- 54°12′24″N 4°28′7″W﻿ / ﻿54.20667°N 4.46861°W

History
- Built: 1864–1866, 1892, 1935, 1954

= Creg-ny-Baa, Isle of Man =

Creg-ny-Baa (/ˌkrɛgnəˈbɑː/, /gv/; 'rock of the cow') is located between the 3rd Milestone and 4th Milestone of the primary A18 Snaefell Mountain Road and the road junction with the secondary B12 'Creg-ny-Baa Back-Road', in the parish of Kirk Onchan in the Isle of Man.

==Description==
The former farm estate of Creg-ny-Baa is located near to the current Creg-ny-Baa road junction. A new hotel, the Keppel Gate Inn was built c.1885 now known as the 'Keppel Hotel' or Creg-ny-Baa public house and restaurant.

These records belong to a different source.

$ cat config.mk
export PLATFORM = sky130hd
export DESIGN_NAME = inst_loader
export DESIGN_NICKNAME = d
export VERILOG_FILES = /design/src/rtl/inst_loader_pkg.sv /design/src/rtl/inst_loader_byte_packer.sv /design/src/rtl/inst_loader.sv
export SDC_FILE = /design/constraint.sdc
export NUM_CORES = 1
export LEC_CHECK = 0
export ABC_AREA = 1
export BUFFER_PORTS_ARGS = -buffer_cell sky130_fd_sc_hd__buf_2
export CAP_MARGIN = 20
export CORE_MARGIN = 3
export CORE_UTILIZATION = 46
export CTS_BUF_LIST = sky130_fd_sc_hd__clkbuf_4
export CTS_CLUSTER_SIZE = 16
export DETAILED_ROUTE_END_ITERATION = 6
export PLACE_DENSITY = 0.68
export SLEW_MARGIN = 5
export SYNTH_ARGS = -nofsm -noshare
export SYNTH_HDL_FRONTEND = slang
export SYNTH_SLANG_ARGS = --single-unit
$ cat constraint.sdc
create_clock -name clk -period 1.92 [get_ports clk]
set_clock_uncertainty 0.05 [all_clocks]
set_input_delay 0 -clock clk [delete_from_list [all_inputs] [get_ports clk]]
set_output_delay 0 -clock clk [all_outputs]
set_load 0.05 [all_outputs]
$ cat src/rtl/inst_loader_pkg.sv
// Shared types and constants for the UART program loader.
// Imported by the byte packer and the loader top level.
package inst_loader_pkg;

    typedef enum logic [1:0] {
        IDLE,
        LEN,
        DATA,
        RESP
    } state_t;

    localparam logic [7:0] ACK_DEFAULT = 8'hAA;
    localparam logic [7:0] NAK_DEFAULT = 8'h55;

    // Bytes per length field and per instruction word
    localparam int FRAME_LEN_BYTES = 4;

endpackage

$ cat src/rtl/inst_loader_byte_packer.sv
// Packs a byte stream into little-endian 32-bit words.
// word/word_valid are combinational on the byte completing a word.
module byte_packer
    import inst_loader_pkg::*;
(
    input  logic        clk,
    input  logic        rstn,
    input  logic        clr,
    input  logic        in_valid,
    input  logic [7:0]  in_byte,
    output logic        word_valid,
    output logic [31:0] word
);

    localparam logic [1:0] LAST = 2'(FRAME_LEN_BYTES - 1);

    logic [1:0]  cnt_q, cnt_d;
    logic [31:0] sr_q, sr_d;

    // New byte enters at the top so the first byte ends up in bits 7:0
    always_comb begin
        word       = {in_byte, sr_q[31:8]};
        word_valid = in_valid && (cnt_q == LAST);
        cnt_d      = cnt_q;
        sr_d       = sr_q;
        if (clr) begin
            cnt_d = '0;
            sr_d  = '0;
        end else if (in_valid) begin
            cnt_d = cnt_q + 2'd1;
            sr_d  = word;
        end
    end

    // Byte counter and shift register state
    always_ff @(posedge clk or negedge rstn) begin
        if (!rstn) begin
            cnt_q <= '0;
            sr_q  <= '0;
        end else begin
            cnt_q <= cnt_d;
            sr_q  <= sr_d;
        end
    end

endmodule

$ cat src/rtl/inst_loader.sv
// UART program loader: length-prefixed frame to instruction RAM.
// Replies ACK on a good load, NAK on bad length or timeout.
module inst_loader
    import inst_loader_pkg::*;
#(
    parameter int          ADDR_W      = 10,
    parameter logic [7:0]  ACK_BYTE    = ACK_DEFAULT,
    parameter logic [7:0]  NAK_BYTE    = NAK_DEFAULT,
    parameter logic [31:0] TIMEOUT_CYC = 32'd0
) (
    input  logic              clk,
    input  logic              rstn,
    input  logic              start,
    input  logic [7:0]        rx_data,
    input  logic              rx_valid,
    output logic [7:0]        tx_data,
    output logic              tx_valid,
    input  logic              tx_ready,
    output logic              we,
    output logic [ADDR_W-1:0] waddr,
    output logic [31:0]       di,
    output logic              busy,
    output logic              done,
    output logic              err
);

    localparam logic [31:0] MAX_WORDS = 32'(1) << ADDR_W;

    state_t            state_q, state_d;
    logic [31:0]       n_q, n_d;
    logic [ADDR_W:0]   word_cnt_q, word_cnt_d;
    logic [31:0]       to_cnt_q, to_cnt_d;
    logic              we_q, we_d;
    logic [ADDR_W-1:0] waddr_q, waddr_d;
    logic [31:0]       di_q, di_d;
    logic [7:0]        tx_data_q, tx_data_d;
    logic              tx_valid_q, tx_valid_d;
    logic              busy_q, busy_d;
    logic              done_q, done_d;
    logic              err_q, err_d;

    logic        pk_valid;
    logic        pk_clr;
    logic        pk_word_valid;
    logic [31:0] pk_word;
    logic        timeout_hit;

    assign pk_valid = rx_valid && (state_q == LEN || state_q == DATA);
    assign pk_clr   = (state_d != state_q);

    assign timeout_hit = (TIMEOUT_CYC != 32'd0) && !rx_valid &&
                         (to_cnt_q == TIMEOUT_CYC - 32'd1);

    byte_packer u_packer (
        .clk        (clk),
        .rstn       (rstn),
        .clr        (pk_clr),
        .in_valid   (pk_valid),
        .in_byte    (rx_data),
        .word_valid (pk_word_valid),
        .word       (pk_word)
    );

    // Frame FSM next-state and registered-output logic
    always_comb begin
        state_d    = state_q;
        n_d        = n_q;
        word_cnt_d = word_cnt_q;
        to_cnt_d   = to_cnt_q;
        we_d       = 1'b0;
        waddr_d    = waddr_q;
        di_d       = di_q;
        tx_data_d  = tx_data_q;
        tx_valid_d = tx_valid_q;
        busy_d     = busy_q;
        done_d     = done_q;
        err_d      = err_q;
        unique case (state_q)
            IDLE: begin
                if (start) begin
                    state_d    = LEN;
                    busy_d     = 1'b1;
                    done_d     = 1'b0;
                    err_d      = 1'b0;
                    n_d        = '0;
                    word_cnt_d = '0;
                    to_cnt_d   = '0;
                end
            end
            LEN: begin
                to_cnt_d = rx_valid ? '0 : to_cnt_q + 32'd1;
                if (timeout_hit) begin
                    state_d    = RESP;
                    tx_valid_d = 1'b1;
                    tx_data_d  = NAK_BYTE;
                    err_d      = 1'b1;
                end else if (pk_word_valid) begin
                    n_d = pk_word;
                    if (pk_word == 32'd0) begin
                        state_d    = RESP;
                        tx_valid_d = 1'b1;
                        tx_data_d  = ACK_BYTE;
                    end else if (pk_word > MAX_WORDS) begin
                        state_d    = RESP;
                        tx_valid_d = 1'b1;
                        tx_data_d  = NAK_BYTE;
                        err_d      = 1'b1;
                    end else begin
                        state_d = DATA;
                    end
                end
            end
            DATA: begin
                to_cnt_d = rx_valid ? '0 : to_cnt_q + 32'd1;
                if (32'(word_cnt_q) == n_q) begin
                    state_d    = RESP;
                    tx_valid_d = 1'b1;
                    tx_data_d  = ACK_BYTE;
                end else if (timeout_hit) begin
                    state_d    = RESP;
                    tx_valid_d = 1'b1;
                    tx_data_d  = NAK_BYTE;
                    err_d      = 1'b1;
                end else if (pk_word_valid) begin
                    we_d       = 1'b1;
                    waddr_d    = word_cnt_q[ADDR_W-1:0];
                    di_d       = pk_word;
                    word_cnt_d = word_cnt_q + 1'b1;
                end
            end
            RESP: begin
                if (tx_ready) begin
                    state_d    = IDLE;
                    tx_valid_d = 1'b0;
                    busy_d     = 1'b0;
                    done_d     = !err_q;
                end
            end
        endcase
    end

    // State and output registers; reset aborts any frame in flight
    always_ff @(posedge clk or negedge rstn) begin
        if (!rstn) begin
            state_q    <= IDLE;
            n_q        <= '0;
            word_cnt_q <= '0;
            to_cnt_q   <= '0;
            we_q       <= 1'b0;
            waddr_q    <= '0;
            di_q       <= '0;
            tx_data_q  <= '0;
            tx_valid_q <= 1'b0;
            busy_q     <= 1'b0;
            done_q     <= 1'b0;
            err_q      <= 1'b0;
        end else begin
            state_q    <= state_d;
            n_q        <= n_d;
            word_cnt_q <= word_cnt_d;
            to_cnt_q   <= to_cnt_d;
            we_q       <= we_d;
            waddr_q    <= waddr_d;
            di_q       <= di_d;
            tx_data_q  <= tx_data_d;
            tx_valid_q <= tx_valid_d;
            busy_q     <= busy_d;
            done_q     <= done_d;
            err_q      <= err_d;
        end
    end

    assign tx_data  = tx_data_q;
    assign tx_valid = tx_valid_q;
    assign we       = we_q;
    assign waddr    = waddr_q;
    assign di       = di_q;
    assign busy     = busy_q;
    assign done     = done_q;
    assign err      = err_q;

endmodule
# ---- Word-level counts from Yosys, hierarchy flattened
# Cells that the tools add are included.
dict set report totals {
  reg_bits 134
  out_inout_bits 55
  elab_cells 91
}
dict set report classes {
  addsub 2
  magnitude_cmp 1
  eq_ne 15
  n_mux 40
  n_bitwise 1
  reduce_logical 19
}
# cell count
set op_table {}
lappend op_table {{two-way mux 32 bit} 4}
lappend op_table {{one-hot mux 32 bit (2 select lines)} 1}
lappend op_table {{two-way mux 11 bit} 3}
lappend op_table {{== test 11 x 32 -> 1 bit} 1}
lappend op_table {{greater-than comparator 32 x 11 -> 1 bit (second input constant)} 1}
lappend op_table {{logical NOT 32 bit} 1}
lappend op_table {{two-way mux 8 bit} 4}
lappend op_table {{one-hot mux 11 bit (2 select lines)} 1}
lappend op_table {{one-hot mux 8 bit (2 select lines)} 1}
lappend op_table {{two-way mux 1 bit} 15}
lappend op_table {{two-way mux 2 bit} 6}
lappend op_table {{!= test 2 bit (second input constant)} 6}
lappend op_table {{adder 11 x 1 -> 11 bit (second input constant)} 1}
lappend op_table {{AND reduction 5 bit} 2}
lappend op_table {{nonzero test 2 bit} 5}
lappend op_table {{AND reduction 3 bit} 3}
lappend op_table {{one-hot mux 2 bit (4 select lines)} 1}
lappend op_table {{AND reduction 4 bit} 2}
lappend op_table {{== test 2 bit (second input constant)} 3}
lappend op_table {{one-hot mux 1 bit (2 select lines)} 3}
lappend op_table {{!= test 2 x 1 -> 1 bit (second input constant)} 2}
lappend op_table {{!= test 3 x 1 -> 1 bit (second input constant)} 1}
lappend op_table {{one-hot mux 1 bit (3 select lines)} 1}
lappend op_table {{nonzero test 3 bit} 1}
lappend op_table {{8 further kinds} 9}

# ---- Logic depth before layout (Yosys ltp)
dict set report logic_depth {
  depth_word 8
  ltp_mapped 14
}

# ---- By module
# A second synthesis with hierarchy kept.
dict set report unflattened {
  cells_unflattened 647
  area_unflattened_um2 5789.3
}
# mod n_inst cells_each area_per_inst_um2 seq_area_each_um2
set modules_own_cells {}
lappend modules_own_cells {inst_loader 1 522 4524.3 2352.3}
lappend modules_own_cells {byte_packer 1 125 1265.0 650.6}

# ---- Worst setup path after synthesis
# OpenSTA, ideal clock, no wires.
dict set report synth_timing {
  kind {reg-to-reg}
  startpoint {register state_q[0]}
  endpoint {register u_packer.sr_q[12]}
  setup_time_ns 0.071
  arrival_time_ns 1.768
  required_ns 1.799
  slack_ns 0.031
  stages_incl_launch_ff 12
  path_buffers 1
  synth_period_minus_slack_ns 1.889
  cell_sequence {dfrtp_1 inv_1 ha_1 nand3_1 nor2_1 inv_1 nand3_1 nand2_1 xor2_1 nand3_2 buf_6 nor2_1}
}
dict set report synth_via {
  elab_chain_cells 8
  elab_cells_between_ends 15
}
# element line
set synth_lines {}
lappend synth_lines {{from (decl)} inst_loader.sv:29} ;# state_t state_q, state_d;
lappend synth_lines {{from (signal assigned)} inst_loader.sv:158} ;# state_q <= state_d;
lappend synth_lines {{== test 2 x 1 -> 1 bit / == test 2 bit (equally long branches)} {inst_loader.sv:48, inst_loader.sv:78}}
lappend synth_lines {{logical OR 1 bit} inst_loader.sv:48} ;# assign pk_valid = rx_valid && (state_q == LEN || state_q == DATA);
lappend synth_lines {{logical AND 1 bit} inst_loader.sv:48}
lappend synth_lines {{logical AND 1 bit} inst_loader_byte_packer.sv:23} ;# word_valid = in_valid && (cnt_q == LAST);
lappend synth_lines {{two-way mux 2 bit} inst_loader.sv:97} ;# end else if (pk_word_valid) begin
lappend synth_lines {{one-hot mux 2 bit (4 select lines)} inst_loader.sv:78} ;# unique case (state_q)
lappend synth_lines {{!= test 2 bit} inst_loader.sv:49} ;# assign pk_clr = (state_d != state_q);
lappend synth_lines {{two-way mux 32 bit / nonzero test 2 bit (equally long branches)} --}
lappend synth_lines {{to (signal assigned)} inst_loader_byte_packer.sv:42} ;# sr_q <= sr_d;
lappend synth_lines {{to (decl)} inst_loader_byte_packer.sv:18} ;# logic [31:0] sr_q, sr_d;
# Parallel ways exist; a longest one is shown, timed or not.
# A chain may end at the register's enable or synchronous reset.

# ---- Final worst setup path
dict set report layout_timing {
  startpoint {register state_q[1]}
  endpoint {register u_packer.sr_q[27]}
}
# The elaborated chain is that of the path after synthesis.

==> run metrics <==
switching part of the total=0.453; Routability Congestion=a little under 1; vias per inst=5.39; Critical Path AT=2.43 ns; worst slack, placed=-0.0224 ns; most common cell after layout, fill and taps aside=nand2_1; number of I/O port buffers=67; ant diodes=0; Pleak=about 3.8 nW; Worst setup EP type=flop; total power=0.0118 W; worst vdd ir=1040 uV; top-level port count=68; Syn-to-layout area delta=36.3%; clock-pin slew on the worst setup and hold paths=around 0.12 ns; fin crit period=2.00 ns; Warnings, synthesis=0; main area contributors after synthesis=dfrtp_1 54%, nand2_1 11%, o21ai_0 6.9%; cell-internal power=0.00644 W; most frequent cells in the layout=126 x nand2_1, 117 x dfrtp_1, 66 x buf_2; vias post-DR=approximately 5,200; die area=13,500 um2; Yosys top cell by area=dfrtp_1; GRT Total Usage=0.220; crit path max fanout=6; core box area=11,600 um2; measured slew at the worst slew-check pin=0.730 ns; PD cells=roughly 1600 nW/um2; antenna viol nets, final=0; first-pass GRT wire length=23.1 mm; sequential area share after synthesis=0.540; status=finished with violations; Total Routed Length=16.3 mm; Final setup viols=32; Synthesized Nets=roughly 680; crit share post-route=1.04; post-route DRC violation count=0; clk root buf=clkbuf_4; switching power=0.00533 W; CTS tree=done; power share of the combinational group=0.536; Post-layout nets=824; final worst setup slack=-0.0831 ns; Clock Path Buffers=2; FF+latch count, synth=120; clock sink count=120; largest net degree at the start of global routing=81; Required @ worst endpoint=2.35 ns; final hold vios=0; Cell variety after synth=32; Critical Path Source Type=flop; area share of the largest cell type after synthesis=0.540; RSZ-0062 raised after global routing=true; max_slew headroom=0.512; syn_area_per_cell=8.38 um2; WL/cell=16.9 um; Seq pwr share=0.289; failing checks=negative setup slack; vias in the first global route=around 4,700; clock network fraction of design power=0.175; Cells after Synth=about 660; Slew Limit Fails=0; maxcap violations=0; H-tree levels=4; TritonRoute pass-1 iters=5; grt total ovfl=0; Row Count=39; initial antenna violation count=0; DP Cell Count=878; Initial Util=0.479; Hold Path Class=input pin to flop; clock latency on the worst-skew pair=0.54 ns; share of cells above drive strength 1=0.367; DPL Wire Length=9.56 mm; CTS buffer count=17; R2R Setup Slk=-0.08 ns; Fmax=approximately 500 MHz; DIE WIDTH=116 um; Starting DRT DRC Count=465; Vert. Die Dim=116 um; Syn Std Cell Area=5570 um2; Finished Layout Cells=961; crit path kind=flop to flop
-- logic make-up (layout without fill, tap and decap cells) --
logic type	Yosys count	count (layout)	synth area share
buffers and inverters	108	262	0.0908
adder cells (fa/ha/maj)	6	6	0.0135
XOR/XNOR	7	7	0.0110
flip-flops	120	120	0.540
AO/OA/AOI/OAI	120	120	0.117
AND/OR/NAND/NOR	302	302	0.226
multiplexers	1	1	0.00180
-- per-layer routing --
layer | part of all wire | vias to the layer above | global-route usage
met1 | 0.42 | 2509 | 0.291
met5 | 0 | - | 0
li1 | - | 2423 | -
met3 | 0.064 | 35 | 0.0486
met4 | 0.023 | 0 | 0.0820
met2 | 0.50 | 217 | 0.358
-- power by group through the flow --
| stage | Clock, W | Sequential, W | Combinational (W) |
|---|---|---|---|
| after global routing | 0.00222 | 0.00345 | 0.00682 |
| after global placement | 0 | 0.00340 | 0.00443 |
| after CTS | 0.00209 | 0.00337 | 0.00468 |
| after detailed placement | 0 | 0.00342 | 0.00454 |
| after floorplan | 0 | 0.00353 | 0.00306 |
| final | 0.00206 | 0.00340 | 0.00630 |
-- flip-flops by register name, indices dropped and copies added, names as in the netlist, 2 cells and up --
signal,count
di,32
tx_data,2
u_packer.sr_q,24
n_q,32
u_packer.cnt_q,2
waddr,10
word_cnt_q,11
state_q,2
-- layout make-up --
class	count	area, um2
fillers	934	4030
flip-flops and latches	120	3010
multi-input cells	436	2440
repair buffers	157	1340
inverters	73	287
clock inverters	15	201
well taps	143	179
clock buffers	17	128
-- cell usage after synthesis --
library cell and instances:
nand2_1 164, nand3_2 1, buf_2 10, o31ai_1 5, inv_1 67, nor2_1 62
o21ai_0 77, a21oi_1 8, nor3_1 7, o21ai_1 19, nand3_1 47, buf_1 1
buf_6 5, nor2_2 3, dfrtp_1 120, nand2_2 1, o21ai_2 9, and2_1 1
inv_2 6, buf_12 1, ha_1 6, buf_4 6, buf_8 1, o211ai_1 1
nand4_1 12, nor4_1 2, clkbuf_1 11, a31oi_1 1, mux2i_1 1, or2_1 1
or2_2 1, xor2_1 7
-- stage by stage --
stage | utilization | cell area [um2] | TNS, ns | hold slack, ns
floorplan | - | 5570 | 0 | -0.346
global placement | 0.535 | 6220 | 0 | -0.151
detailed placement | 0.535 | 6220 | -0.0896 | -0.155
CTS | 0.579 | 6730 | 0 | 0.178
global route | 0.653 | 7590 | -7.62 | 0.204
finish | 0.653 | 7590 | -1.72 | 0.212
-- worst max-delay path: stages, from the launching register on --
cell and delay, ns:
dfrtp_1 0.39, inv_2 0.08, ha_4 0.28, nand3_4 0.09, nor2_4 0.11, inv_1 0.06, nand3_1 0.13, nand2_2 0.09
xor2_2 0.19, nand3_4 0.18, clkbuf_16 0.21, nor2_1 0.09
-- repair_timing --
action / 4_1_cts / 5_1_grt
hold buffers: 14 / 0
gates cloned: 0 / 14
pin swaps: 5 / 20
hold endpoints to repair: 166 / 0
setup endpoints to repair: 32 / 91
resized for setup: 10 / 145
buffers inserted: 1 / 22
-- worst paths after layout --
kind                                      start                             to  cells after the start
setup / recovery           state_q[1]$_DFF_PN0_  u_packer.sr_q[27]$_DFFE_PN0P_                     11
hold / removal                       rx_data[6]             di[30]$_DFFE_PN0P_                      4
setup reg to reg           state_q[1]$_DFF_PN0_  u_packer.sr_q[27]$_DFFE_PN0P_                     11
hold reg to reg              di[25]$_DFFE_PN0P_             di[25]$_DFFE_PN0P_                      2
max in group asynchronous                  rstn            n_q[30]$_DFFE_PN0P_                      4
min in group asynchronous                  rstn            n_q[20]$_DFFE_PN0P_                      4
No activity file was read; power rests on OpenSTA's default activity.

The area is also the site of a radio and telecommunications station built in 1939 for the UK General Post Office near to the Creg-ny-Baa road junction.

==Motor-sport heritage==
The Creg-ny-Baa section of the A18 Snaefell Mountain Road was part of the 52.15 mile Highland Course (amended to 40.38 miles in 1906) and the 37.50 Mile Four Inch Course used for car racing including the 1904 Gordon Bennett Trial and the RAC Tourist Trophy car races held between 1905 and 1922.

In 1911 the Four Inch Course was first used by the Auto-Cycling Union for the Isle of Man TT motorcycle races. This included the Creg-ny-Baa section and the course later became known as the 37.73 mile Isle of Man TT Mountain Course for motor-cycle racing which has been used since 1911 for the Isle of Man TT and from 1923 for the Manx Grand Prix races.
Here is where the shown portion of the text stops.